| Type | Open Cluster | Constellation | Cep |
|---|---|---|---|
| Magnitude | 8.1 | Size | 13.0′ |
| Distance | 5,000 light-years | Best Month | October |
| Visibility | Northern | Difficulty | Moderate (level 3/4) |
| Min. Aperture | 3in | RA / Dec | 00h 39m 10.8s · +85° 19' 48" |
| Discovered by | Caroline Herschel, 1787 | ||
NGC 188 is an open star cluster in the constellation Cepheus, remarkable for being one of the oldest known open clusters in the Milky Way. With a membership of around 120 stars, age estimates have ranged widely — from as little as five billion years to earlier claims exceeding twenty billion years (an obvious anomaly given current estimates of the age of the universe). Modern photometric studies favor an age of approximately 6.8 billion years, making NGC 188 a valuable reference point for stellar evolution models. It was first recorded by John Herschel before 1833 and was later included by Patrick Moore as the first entry in his Caldwell catalog of challenging objects for observers seeking targets beyond the Messier list.
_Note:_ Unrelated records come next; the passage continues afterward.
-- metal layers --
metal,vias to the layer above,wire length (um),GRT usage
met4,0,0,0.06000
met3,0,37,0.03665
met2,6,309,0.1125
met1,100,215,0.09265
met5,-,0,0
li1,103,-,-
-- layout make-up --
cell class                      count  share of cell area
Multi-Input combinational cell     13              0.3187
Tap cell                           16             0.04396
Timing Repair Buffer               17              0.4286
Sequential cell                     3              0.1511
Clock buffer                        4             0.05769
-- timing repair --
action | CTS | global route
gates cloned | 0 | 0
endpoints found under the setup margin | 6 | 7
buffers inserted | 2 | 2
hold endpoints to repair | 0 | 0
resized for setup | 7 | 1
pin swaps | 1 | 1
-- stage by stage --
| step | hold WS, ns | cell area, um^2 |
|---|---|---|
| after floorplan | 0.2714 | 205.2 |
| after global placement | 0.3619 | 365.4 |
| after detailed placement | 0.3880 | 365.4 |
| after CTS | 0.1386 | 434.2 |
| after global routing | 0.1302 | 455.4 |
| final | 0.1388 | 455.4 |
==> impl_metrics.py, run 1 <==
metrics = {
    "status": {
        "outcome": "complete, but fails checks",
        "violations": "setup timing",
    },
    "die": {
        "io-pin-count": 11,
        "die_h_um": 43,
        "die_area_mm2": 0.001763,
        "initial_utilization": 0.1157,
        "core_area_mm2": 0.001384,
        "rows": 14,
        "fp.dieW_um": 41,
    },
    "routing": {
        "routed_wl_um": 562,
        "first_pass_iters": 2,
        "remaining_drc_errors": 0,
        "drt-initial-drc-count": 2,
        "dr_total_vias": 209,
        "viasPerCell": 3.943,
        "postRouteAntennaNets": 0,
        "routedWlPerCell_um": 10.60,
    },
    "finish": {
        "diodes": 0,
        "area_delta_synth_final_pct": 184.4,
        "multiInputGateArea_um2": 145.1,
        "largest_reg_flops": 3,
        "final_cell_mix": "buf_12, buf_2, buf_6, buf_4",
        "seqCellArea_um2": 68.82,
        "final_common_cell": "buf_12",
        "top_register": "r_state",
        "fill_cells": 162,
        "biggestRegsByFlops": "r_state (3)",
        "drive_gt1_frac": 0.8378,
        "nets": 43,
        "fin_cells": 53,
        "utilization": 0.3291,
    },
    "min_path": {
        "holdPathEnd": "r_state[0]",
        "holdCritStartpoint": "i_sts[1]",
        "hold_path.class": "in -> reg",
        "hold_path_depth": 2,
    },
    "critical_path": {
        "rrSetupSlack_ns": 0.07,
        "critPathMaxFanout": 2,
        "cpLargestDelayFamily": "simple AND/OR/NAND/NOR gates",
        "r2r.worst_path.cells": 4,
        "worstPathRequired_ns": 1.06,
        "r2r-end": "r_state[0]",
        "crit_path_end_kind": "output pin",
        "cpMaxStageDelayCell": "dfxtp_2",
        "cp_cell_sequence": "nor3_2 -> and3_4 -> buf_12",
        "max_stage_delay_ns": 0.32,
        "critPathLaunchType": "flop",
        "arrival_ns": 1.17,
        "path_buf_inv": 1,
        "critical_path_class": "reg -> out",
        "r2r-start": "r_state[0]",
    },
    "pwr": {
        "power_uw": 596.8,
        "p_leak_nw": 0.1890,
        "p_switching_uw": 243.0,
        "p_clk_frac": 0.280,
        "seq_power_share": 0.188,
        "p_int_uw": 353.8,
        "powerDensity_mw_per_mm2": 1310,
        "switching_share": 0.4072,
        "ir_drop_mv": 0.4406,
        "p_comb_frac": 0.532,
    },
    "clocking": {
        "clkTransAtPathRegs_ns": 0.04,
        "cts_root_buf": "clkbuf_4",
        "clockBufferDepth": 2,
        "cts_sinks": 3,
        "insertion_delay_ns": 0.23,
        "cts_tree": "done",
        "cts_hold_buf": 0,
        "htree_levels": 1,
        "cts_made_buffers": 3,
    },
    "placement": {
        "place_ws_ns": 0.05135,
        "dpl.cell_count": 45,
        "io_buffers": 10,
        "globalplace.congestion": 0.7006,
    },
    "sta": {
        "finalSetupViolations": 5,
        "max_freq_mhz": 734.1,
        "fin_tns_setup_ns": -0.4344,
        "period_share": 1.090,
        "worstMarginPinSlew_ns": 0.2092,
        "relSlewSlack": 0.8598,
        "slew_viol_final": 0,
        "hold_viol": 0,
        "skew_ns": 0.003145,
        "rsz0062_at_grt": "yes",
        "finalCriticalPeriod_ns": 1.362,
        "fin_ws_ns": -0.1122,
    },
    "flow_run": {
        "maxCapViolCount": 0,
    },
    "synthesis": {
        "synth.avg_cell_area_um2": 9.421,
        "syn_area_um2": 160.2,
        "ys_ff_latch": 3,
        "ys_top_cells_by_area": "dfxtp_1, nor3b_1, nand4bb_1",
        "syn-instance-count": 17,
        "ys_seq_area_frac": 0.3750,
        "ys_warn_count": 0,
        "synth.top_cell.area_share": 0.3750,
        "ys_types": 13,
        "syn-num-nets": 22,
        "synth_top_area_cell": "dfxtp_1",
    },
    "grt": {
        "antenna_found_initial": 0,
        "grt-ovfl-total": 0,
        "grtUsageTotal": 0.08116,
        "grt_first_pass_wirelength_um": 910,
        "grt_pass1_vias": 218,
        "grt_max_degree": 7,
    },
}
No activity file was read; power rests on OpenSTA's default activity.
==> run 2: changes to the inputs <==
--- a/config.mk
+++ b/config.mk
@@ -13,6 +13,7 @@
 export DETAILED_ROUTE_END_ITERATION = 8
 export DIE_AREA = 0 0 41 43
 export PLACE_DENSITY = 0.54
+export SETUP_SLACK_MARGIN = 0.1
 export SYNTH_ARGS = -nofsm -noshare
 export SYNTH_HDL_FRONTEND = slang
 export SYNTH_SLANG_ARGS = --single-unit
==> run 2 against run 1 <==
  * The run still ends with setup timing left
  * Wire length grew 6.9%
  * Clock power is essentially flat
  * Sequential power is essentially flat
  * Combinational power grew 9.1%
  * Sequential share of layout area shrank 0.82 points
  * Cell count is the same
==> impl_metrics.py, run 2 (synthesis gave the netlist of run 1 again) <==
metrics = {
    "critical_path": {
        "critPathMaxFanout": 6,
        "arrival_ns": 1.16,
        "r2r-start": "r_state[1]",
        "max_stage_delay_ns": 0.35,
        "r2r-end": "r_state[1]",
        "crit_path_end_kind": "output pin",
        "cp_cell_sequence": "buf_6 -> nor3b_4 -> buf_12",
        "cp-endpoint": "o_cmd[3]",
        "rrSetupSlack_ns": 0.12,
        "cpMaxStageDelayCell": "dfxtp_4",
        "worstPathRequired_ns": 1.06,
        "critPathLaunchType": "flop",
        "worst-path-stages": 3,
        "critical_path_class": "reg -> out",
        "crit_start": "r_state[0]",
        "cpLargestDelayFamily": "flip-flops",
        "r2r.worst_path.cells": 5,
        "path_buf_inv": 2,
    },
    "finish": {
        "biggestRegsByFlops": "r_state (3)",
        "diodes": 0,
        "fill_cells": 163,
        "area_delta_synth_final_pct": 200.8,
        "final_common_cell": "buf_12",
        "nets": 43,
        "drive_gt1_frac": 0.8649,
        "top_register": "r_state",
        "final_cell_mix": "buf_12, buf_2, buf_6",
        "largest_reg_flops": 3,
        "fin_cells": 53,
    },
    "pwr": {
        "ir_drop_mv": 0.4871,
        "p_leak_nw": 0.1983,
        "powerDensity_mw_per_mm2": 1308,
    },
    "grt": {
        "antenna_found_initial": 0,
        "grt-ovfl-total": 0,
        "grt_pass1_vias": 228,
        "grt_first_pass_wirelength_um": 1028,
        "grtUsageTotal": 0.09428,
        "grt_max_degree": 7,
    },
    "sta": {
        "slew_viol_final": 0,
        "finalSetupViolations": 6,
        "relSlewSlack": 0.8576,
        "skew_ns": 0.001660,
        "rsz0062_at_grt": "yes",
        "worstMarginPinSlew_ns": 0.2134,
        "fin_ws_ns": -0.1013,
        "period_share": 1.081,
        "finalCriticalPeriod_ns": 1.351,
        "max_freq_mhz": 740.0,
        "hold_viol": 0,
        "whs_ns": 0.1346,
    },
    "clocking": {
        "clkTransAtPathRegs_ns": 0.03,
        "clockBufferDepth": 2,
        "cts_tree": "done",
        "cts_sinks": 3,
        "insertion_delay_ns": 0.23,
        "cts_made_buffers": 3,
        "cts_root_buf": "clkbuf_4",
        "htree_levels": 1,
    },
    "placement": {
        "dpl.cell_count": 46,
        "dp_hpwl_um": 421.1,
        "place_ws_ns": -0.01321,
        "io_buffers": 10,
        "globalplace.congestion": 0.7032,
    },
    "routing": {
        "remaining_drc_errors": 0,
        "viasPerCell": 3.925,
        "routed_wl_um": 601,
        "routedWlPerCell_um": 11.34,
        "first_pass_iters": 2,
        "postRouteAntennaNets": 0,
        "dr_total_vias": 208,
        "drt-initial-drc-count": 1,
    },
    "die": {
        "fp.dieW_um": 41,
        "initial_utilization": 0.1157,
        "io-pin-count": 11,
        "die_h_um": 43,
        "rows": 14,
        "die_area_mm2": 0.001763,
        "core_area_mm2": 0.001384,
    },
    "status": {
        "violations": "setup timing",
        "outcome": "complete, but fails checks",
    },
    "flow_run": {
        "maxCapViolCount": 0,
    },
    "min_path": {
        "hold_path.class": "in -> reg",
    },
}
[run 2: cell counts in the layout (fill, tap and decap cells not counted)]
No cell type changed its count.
The cluster's great age has profound consequences for its stellar population. The younger, more massive blue stars have long since evolved off the main sequence, leaving a mix of yellow subgiants, red giants, and lower-mass stars dominating the membership. Color-magnitude diagram studies of NGC 188 have been used for decades to calibrate stellar evolution theory, particularly the behavior of stars near the main-sequence turnoff point. Its location only about five degrees from the North Celestial Pole means it is circumpolar from most northern latitudes, visible on every clear night of the year.
This image was taken with the WIYN 0.9-meter telescope at the Kitt Peak National Observatory on the night of December 19, 2002 UT. The image spans approximately 21.5 arcminutes on the sky. In moderate telescopes, NGC 188 presents a rich but unassuming scatter of faint stars that rewards patient observation — a quiet gathering of stellar veterans that have endured long after most open clusters have dissolved back into the background of the Milky Way.
Navigate from Polaris toward Cepheus. From Polaris, sweep 4° south-southwest. The cluster sits between Polaris and the main body of Cepheus.